Now a third mis-step may be in the making as indicated by developments last week. Having rightly worried about the Fed both underestimating the threat of inflation and failing to evolve its policy stance in a timely manner, markets now feel that a late central bank scrambling to play catch-up risks sending the US economy into recession. This contributed to sharply lower yields on government bonds last week just as the Fed chair, Jay Powell, appeared in Congress with the newly-found conviction that the battle against inflation is “unconditional”.

The markets are right to worry about a higher risk of recession. While the US labour market remains strong, consumer sentiment has been falling. With indicators of business confidence also turning down there is growing doubt about the ability of the private sector to power the US economy through the major uncertainties caused by this phase of high inflation. Other drivers of demand are also under threat. The fiscal policy impetus has shifted from an expansionary to contractionary stance and exports are battling a weakening global economy.

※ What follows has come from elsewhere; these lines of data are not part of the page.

==> src/rtl/fc_pkg.sv <==
`default_nettype none
// ============================================================================
// fc_pkg : shared FC-layer types, layer sizes, weight-region map and bus codes
// Rev 1.0 -- initial release (ERROR state present only with FC_DMA_BOUNDS_EN)
// ============================================================================
package fc_pkg;

  localparam int FC1_INPUTS  = 120;
  localparam int FC1_NEURONS = 84;
  localparam int FC2_NEURONS = 10;

  // Each neuron's record is one bias word followed by its input weights.
  localparam logic [15:0] FC1_WEIGHT_BASE = 16'h0000;
  localparam logic [15:0] FC2_WEIGHT_BASE = 16'(FC1_NEURONS * (FC1_INPUTS + 1));

  typedef enum logic [1:0] {
    BUS_DATASRC_NONE = 2'd0,
    BUS_DATASRC_DMA  = 2'd1,
    BUS_DATASRC_ALU  = 2'd2,
    BUS_DATASRC_ACC  = 2'd3
  } bus_datasrc_e;

  typedef enum logic [1:0] {
    ALULOAD_NONE   = 2'd0,
    ALULOAD_BIAS   = 2'd1,
    ALULOAD_WEIGHT = 2'd2,
    ALULOAD_INPUT  = 2'd3
  } aluload_e;

  typedef enum logic [2:0] {
    DMA_IDLE  = 3'd0,
    DMA_FETCH = 3'd1,
    DMA_READY = 3'd2,
    DMA_DRAIN = 3'd3
`ifdef FC_DMA_BOUNDS_EN
    ,
    DMA_ERROR = 3'd4
`endif
  } dma_state_e;

endpackage
`default_nettype wire

==> src/rtl/fc_weight_dma_if.sv <==
`default_nettype none
// ============================================================================
// fc_weight_dma_if : controller, weight-memory and ALU-bus signals of the DMA
// Rev 1.0 -- initial release
// ============================================================================
interface fc_weight_dma_if #(
  parameter int MEM_ADDRESS_WIDTH   = 16,
  parameter int LAYER_ADDRESS_WIDTH = 7,
  parameter int DATA_WIDTH          = 16
);
  logic                           DMA_read;
  logic [MEM_ADDRESS_WIDTH-1:0]   DMA_address;
  logic [LAYER_ADDRESS_WIDTH-1:0] DMA_count;
  logic                           DMA_ready;
  logic                           drain;
  logic                           mem_read;
  logic [MEM_ADDRESS_WIDTH-1:0]   mem_address;
  logic [DATA_WIDTH-1:0]          mem_data;
  logic [DATA_WIDTH-1:0]          bus_data;
  logic                           bus_valid;
  logic                           bus_last;
  logic                           DMA_error;

  // master: the DMA engine; slave: controller, memory and bus consumer
  modport master (
    input  DMA_read, DMA_address, DMA_count, drain, mem_data,
    output DMA_ready, mem_read, mem_address, bus_data, bus_valid, bus_last, DMA_error
  );
  modport slave (
    output DMA_read, DMA_address, DMA_count, drain, mem_data,
    input  DMA_ready, mem_read, mem_address, bus_data, bus_valid, bus_last, DMA_error
  );
endinterface
`default_nettype wire

==> src/rtl/fc_dma_buffer.sv <==
`default_nettype none
// ============================================================================
// fc_dma_buffer : simple dual-port burst buffer, registered read data that
//                 returns to zero on cycles without a read
// Rev 1.0 -- initial release
// ============================================================================
module fc_dma_buffer #(
  parameter int BUF_DEPTH  = 128,
  parameter int DATA_WIDTH = 16,
  localparam int BUF_AW    = $clog2(BUF_DEPTH)
) (
  input  logic                  clk,
  input  logic                  rst,
  input  logic                  wr_en_i,
  input  logic [BUF_AW-1:0]     wr_addr_i,
  input  logic [DATA_WIDTH-1:0] wr_data_i,
  input  logic                  rd_en_i,
  input  logic [BUF_AW-1:0]     rd_addr_i,
  output logic [DATA_WIDTH-1:0] rd_data_o
);
  logic [DATA_WIDTH-1:0] mem_q [BUF_DEPTH];
  logic [DATA_WIDTH-1:0] rd_data_q;

  always_ff @(posedge clk) begin
    if (wr_en_i) begin
      mem_q[wr_addr_i] <= wr_data_i;
    end
  end

  always_ff @(posedge clk) begin
    if (rst) begin
      rd_data_q <= '0;
    end else if (rd_en_i) begin
      rd_data_q <= mem_q[rd_addr_i];
    end else begin
      rd_data_q <= '0;
    end
  end

  assign rd_data_o = rd_data_q;
endmodule
`default_nettype wire

==> src/rtl/fc_weight_dma.sv <==
`default_nettype none
// ============================================================================
// fc_weight_dma : burst-fetches bias+weight words into a local buffer, then
//                 streams them onto the ALU bus one word per cycle.
//                 Optional bounds checking: define FC_DMA_BOUNDS_EN.
// Rev 1.0 -- initial release
// ============================================================================
module fc_weight_dma
  import fc_pkg::*;
#(
  parameter int MEM_ADDRESS_WIDTH   = 16,
  parameter int LAYER_ADDRESS_WIDTH = 7,
  parameter int DATA_WIDTH          = 16,
  parameter int MEM_LATENCY         = 2,
  parameter int BUF_DEPTH           = 128
) (
  input  logic            clk,
  input  logic            rst,
  fc_weight_dma_if.master dma_if
);
  localparam int BUF_AW = $clog2(BUF_DEPTH);
  localparam int MAW    = MEM_ADDRESS_WIDTH;
  localparam int LAW    = LAYER_ADDRESS_WIDTH;

  dma_state_e             state_q, state_d;
  logic [MAW-1:0]         base_q, base_d, mem_address_q, mem_address_d;
  logic [LAW-1:0]         count_q, count_d, issue_idx_q, issue_idx_d;
  logic [LAW-1:0]         recv_idx_q, recv_idx_d, rd_idx_q, rd_idx_d;
  logic                   mem_read_q, mem_read_d, dma_ready_q, dma_ready_d;
  logic                   bus_valid_q, bus_valid_d, bus_last_q, bus_last_d;
  logic [MEM_LATENCY-1:0] vld_sr_q, vld_sr_d;
  logic                   wr_en, rd_en;
  logic [BUF_AW-1:0]      rd_addr;
  logic [DATA_WIDTH-1:0]  rd_data;

`ifdef FC_DMA_BOUNDS_EN
  logic                   dma_error_q, dma_error_d;
  logic [MAW:0]           req_end;
  logic                   req_oob;

  // A burst may end exactly at the top of memory but not beyond it.
  assign req_end = {1'b0, dma_if.DMA_address} + (MAW+1)'(dma_if.DMA_count);
  assign req_oob = req_end > {1'b1, {MAW{1'b0}}};
`endif

  // Bit k set: the read strobed k+1 cycles ago returns data next edge.
  if (MEM_LATENCY == 1) begin : g_sr_single
    assign vld_sr_d = mem_read_q;
  end else begin : g_sr_chain
    assign vld_sr_d = {vld_sr_q[MEM_LATENCY-2:0], mem_read_q};
  end

  assign wr_en = (state_q == DMA_FETCH) && vld_sr_q[MEM_LATENCY-1];

  always_ff @(posedge clk) begin
    if (rst) begin
      state_q       <= DMA_IDLE;
      base_q        <= '0;
      count_q       <= '0;
      issue_idx_q   <= '0;
      recv_idx_q    <= '0;
      rd_idx_q      <= '0;
      mem_read_q    <= 1'b0;
      mem_address_q <= '0;
      dma_ready_q   <= 1'b0;
      bus_valid_q   <= 1'b0;
      bus_last_q    <= 1'b0;
      vld_sr_q      <= '0;
`ifdef FC_DMA_BOUNDS_EN
      dma_error_q   <= 1'b0;
`endif
    end else begin
      state_q       <= state_d;
      base_q        <= base_d;
      count_q       <= count_d;
      issue_idx_q   <= issue_idx_d;
      recv_idx_q    <= recv_idx_d;
      rd_idx_q      <= rd_idx_d;
      mem_read_q    <= mem_read_d;
      mem_address_q <= mem_address_d;
      dma_ready_q   <= dma_ready_d;
      bus_valid_q   <= bus_valid_d;
      bus_last_q    <= bus_last_d;
      vld_sr_q      <= vld_sr_d;
`ifdef FC_DMA_BOUNDS_EN
      dma_error_q   <= dma_error_d;
`endif
    end
  end

  always_comb begin
    state_d       = state_q;
    base_d        = base_q;
    count_d       = count_q;
    issue_idx_d   = issue_idx_q;
    recv_idx_d    = recv_idx_q;
    rd_idx_d      = rd_idx_q;
    mem_read_d    = 1'b0;
    mem_address_d = '0;
    dma_ready_d   = 1'b0;
    bus_valid_d   = 1'b0;
    bus_last_d    = 1'b0;
    rd_en         = 1'b0;
    rd_addr       = '0;
`ifdef FC_DMA_BOUNDS_EN
    dma_error_d   = 1'b0;
`endif
    unique case (state_q)
      DMA_IDLE: begin
        if (dma_if.DMA_read && (dma_if.DMA_count != '0)) begin
`ifdef FC_DMA_BOUNDS_EN
          if (req_oob) begin
            state_d     = DMA_ERROR;
            dma_error_d = 1'b1;
          end else
`endif
          begin
            // Word 0 is strobed straight from the request inputs.
            state_d       = DMA_FETCH;
            base_d        = dma_if.DMA_address;
            count_d       = dma_if.DMA_count;
            issue_idx_d   = LAW'(1);
            recv_idx_d    = '0;
            mem_read_d    = 1'b1;
            mem_address_d = dma_if.DMA_address;
          end
        end
      end
      DMA_FETCH: begin
        if (issue_idx_q != count_q) begin
          mem_read_d    = 1'b1;
          mem_address_d = base_q + MAW'(issue_idx_q);
          issue_idx_d   = issue_idx_q + LAW'(1);
        end
        if (wr_en) begin
          recv_idx_d = recv_idx_q + LAW'(1);
          if ((recv_idx_q + LAW'(1)) == count_q) begin
            state_d     = DMA_READY;
            dma_ready_d = 1'b1;
          end
        end
      end
      DMA_READY: begin
        dma_ready_d = 1'b1;
        if (dma_if.drain) begin
          state_d     = DMA_DRAIN;
          dma_ready_d = 1'b0;
          rd_idx_d    = '0;
          bus_valid_d = 1'b1;
          bus_last_d  = (count_q == LAW'(1));
          rd_en       = 1'b1;
        end
      end
      DMA_DRAIN: begin
        // The RAM read runs one entry ahead of the word on the bus.
        if (bus_last_q) begin
          state_d = DMA_IDLE;
        end else begin
          rd_idx_d    = rd_idx_q + LAW'(1);
          bus_valid_d = 1'b1;
          bus_last_d  = (rd_idx_q + LAW'(2)) == count_q;
          rd_en       = 1'b1;
          rd_addr     = BUF_AW'(rd_idx_q + LAW'(1));
        end
      end
`ifdef FC_DMA_BOUNDS_EN
      DMA_ERROR: begin
        dma_error_d = 1'b1;
        if (!dma_if.DMA_read) begin
          state_d     = DMA_IDLE;
          dma_error_d = 1'b0;
        end
      end
`endif
      default: state_d = DMA_IDLE;
    endcase
  end

  fc_dma_buffer #(
    .BUF_DEPTH (BUF_DEPTH),
    .DATA_WIDTH(DATA_WIDTH)
  ) u_buffer (
    .clk      (clk),
    .rst      (rst),
    .wr_en_i  (wr_en),
    .wr_addr_i(BUF_AW'(recv_idx_q)),
    .wr_data_i(dma_if.mem_data),
    .rd_en_i  (rd_en),
    .rd_addr_i(rd_addr),
    .rd_data_o(rd_data)
  );

  assign dma_if.DMA_ready   = dma_ready_q;
  assign dma_if.mem_read    = mem_read_q;
  assign dma_if.mem_address = mem_address_q;
  assign dma_if.bus_data    = rd_data;
  assign dma_if.bus_valid   = bus_valid_q;
  assign dma_if.bus_last    = bus_last_q;
`ifdef FC_DMA_BOUNDS_EN
  assign dma_if.DMA_error   = dma_error_q;
`else
  assign dma_if.DMA_error   = 1'b0;
`endif
endmodule
`default_nettype wire

==> src/flat_wrapper.sv <==
// flat-port wrapper written by rule: the top's interface ports become plain ports
module fc_weight_dma_flat import fc_pkg::*;
#(
  parameter int MEM_ADDRESS_WIDTH   = 16,
  parameter int LAYER_ADDRESS_WIDTH = 7,
  parameter int DATA_WIDTH          = 16,
  parameter int MEM_LATENCY         = 2,
  parameter int BUF_DEPTH           = 128
)
  (clk, rst, dma_if_DMA_read, dma_if_DMA_address, dma_if_DMA_count, dma_if_drain, dma_if_mem_data, dma_if_DMA_ready, dma_if_mem_read, dma_if_mem_address, dma_if_bus_data, dma_if_bus_valid, dma_if_bus_last, dma_if_DMA_error);
  fc_weight_dma_if #(.MEM_ADDRESS_WIDTH(MEM_ADDRESS_WIDTH), .LAYER_ADDRESS_WIDTH(LAYER_ADDRESS_WIDTH), .DATA_WIDTH(DATA_WIDTH)) dma_if_i ();
  input  logic clk;
  input  logic rst;
  input wire logic [$bits(dma_if_i.DMA_read)-1:0] dma_if_DMA_read;
  input wire logic [$bits(dma_if_i.DMA_address)-1:0] dma_if_DMA_address;
  input wire logic [$bits(dma_if_i.DMA_count)-1:0] dma_if_DMA_count;
  input wire logic [$bits(dma_if_i.drain)-1:0] dma_if_drain;
  input wire logic [$bits(dma_if_i.mem_data)-1:0] dma_if_mem_data;
  output wire logic [$bits(dma_if_i.DMA_ready)-1:0] dma_if_DMA_ready;
  output wire logic [$bits(dma_if_i.mem_read)-1:0] dma_if_mem_read;
  output wire logic [$bits(dma_if_i.mem_address)-1:0] dma_if_mem_address;
  output wire logic [$bits(dma_if_i.bus_data)-1:0] dma_if_bus_data;
  output wire logic [$bits(dma_if_i.bus_valid)-1:0] dma_if_bus_valid;
  output wire logic [$bits(dma_if_i.bus_last)-1:0] dma_if_bus_last;
  output wire logic [$bits(dma_if_i.DMA_error)-1:0] dma_if_DMA_error;
  assign dma_if_i.DMA_read = dma_if_DMA_read;
  assign dma_if_i.DMA_address = dma_if_DMA_address;
  assign dma_if_i.DMA_count = dma_if_DMA_count;
  assign dma_if_i.drain = dma_if_drain;
  assign dma_if_i.mem_data = dma_if_mem_data;
  assign dma_if_DMA_ready = dma_if_i.DMA_ready;
  assign dma_if_mem_read = dma_if_i.mem_read;
  assign dma_if_mem_address = dma_if_i.mem_address;
  assign dma_if_bus_data = dma_if_i.bus_data;
  assign dma_if_bus_valid = dma_if_i.bus_valid;
  assign dma_if_bus_last = dma_if_i.bus_last;
  assign dma_if_DMA_error = dma_if_i.DMA_error;
  fc_weight_dma #(.MEM_ADDRESS_WIDTH(MEM_ADDRESS_WIDTH), .LAYER_ADDRESS_WIDTH(LAYER_ADDRESS_WIDTH), .DATA_WIDTH(DATA_WIDTH), .MEM_LATENCY(MEM_LATENCY), .BUF_DEPTH(BUF_DEPTH)) u_core (.clk(clk), .rst(rst), .dma_if(dma_if_i));
endmodule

With all this, it is not hard to see why so many worry about another Fed mis-step tipping the economy into a recession. In addition to undermining socio-economic wellbeing and fuelling unsettling financial instability, such a mis-step would erode the institutional credibility that is so crucial for future policy effectiveness. And it is not as if Fed credibility has not been damaged already. In addition to lagging behind economic developments, the central bank has been repeatedly criticised for its forecasts for both inflation and employment — the two components of its dual mandate. A recent illustration of this was the sceptical reaction to the Fed’s update on monetary policy released on June 15.

The scenario that worries the market — the Fed aggressively hiking rates only to be forced to reverse by the end of this year due to the threat of recession — is certainly a possibility, and it is not a comforting one. T

here is another equally possible alternative, if not more likely and more damaging economically and socially: A multi-round flip-flopping Fed. In this scenario, a Fed lacking credibility and sound forecasts would fall in the classic “stop-go” trap that haunted many western central banks in the 1970s and 1980s and remains a problem for some developing countries today lacking policy conviction and commitment. This is a world in which policy measures are whipsawed, seemingly alternating between targeting lower inflation and higher growth, but with little success on either. It is a world in which the US enters 2023 with both problems fuelling more disruption to economic prosperity and higher inequality.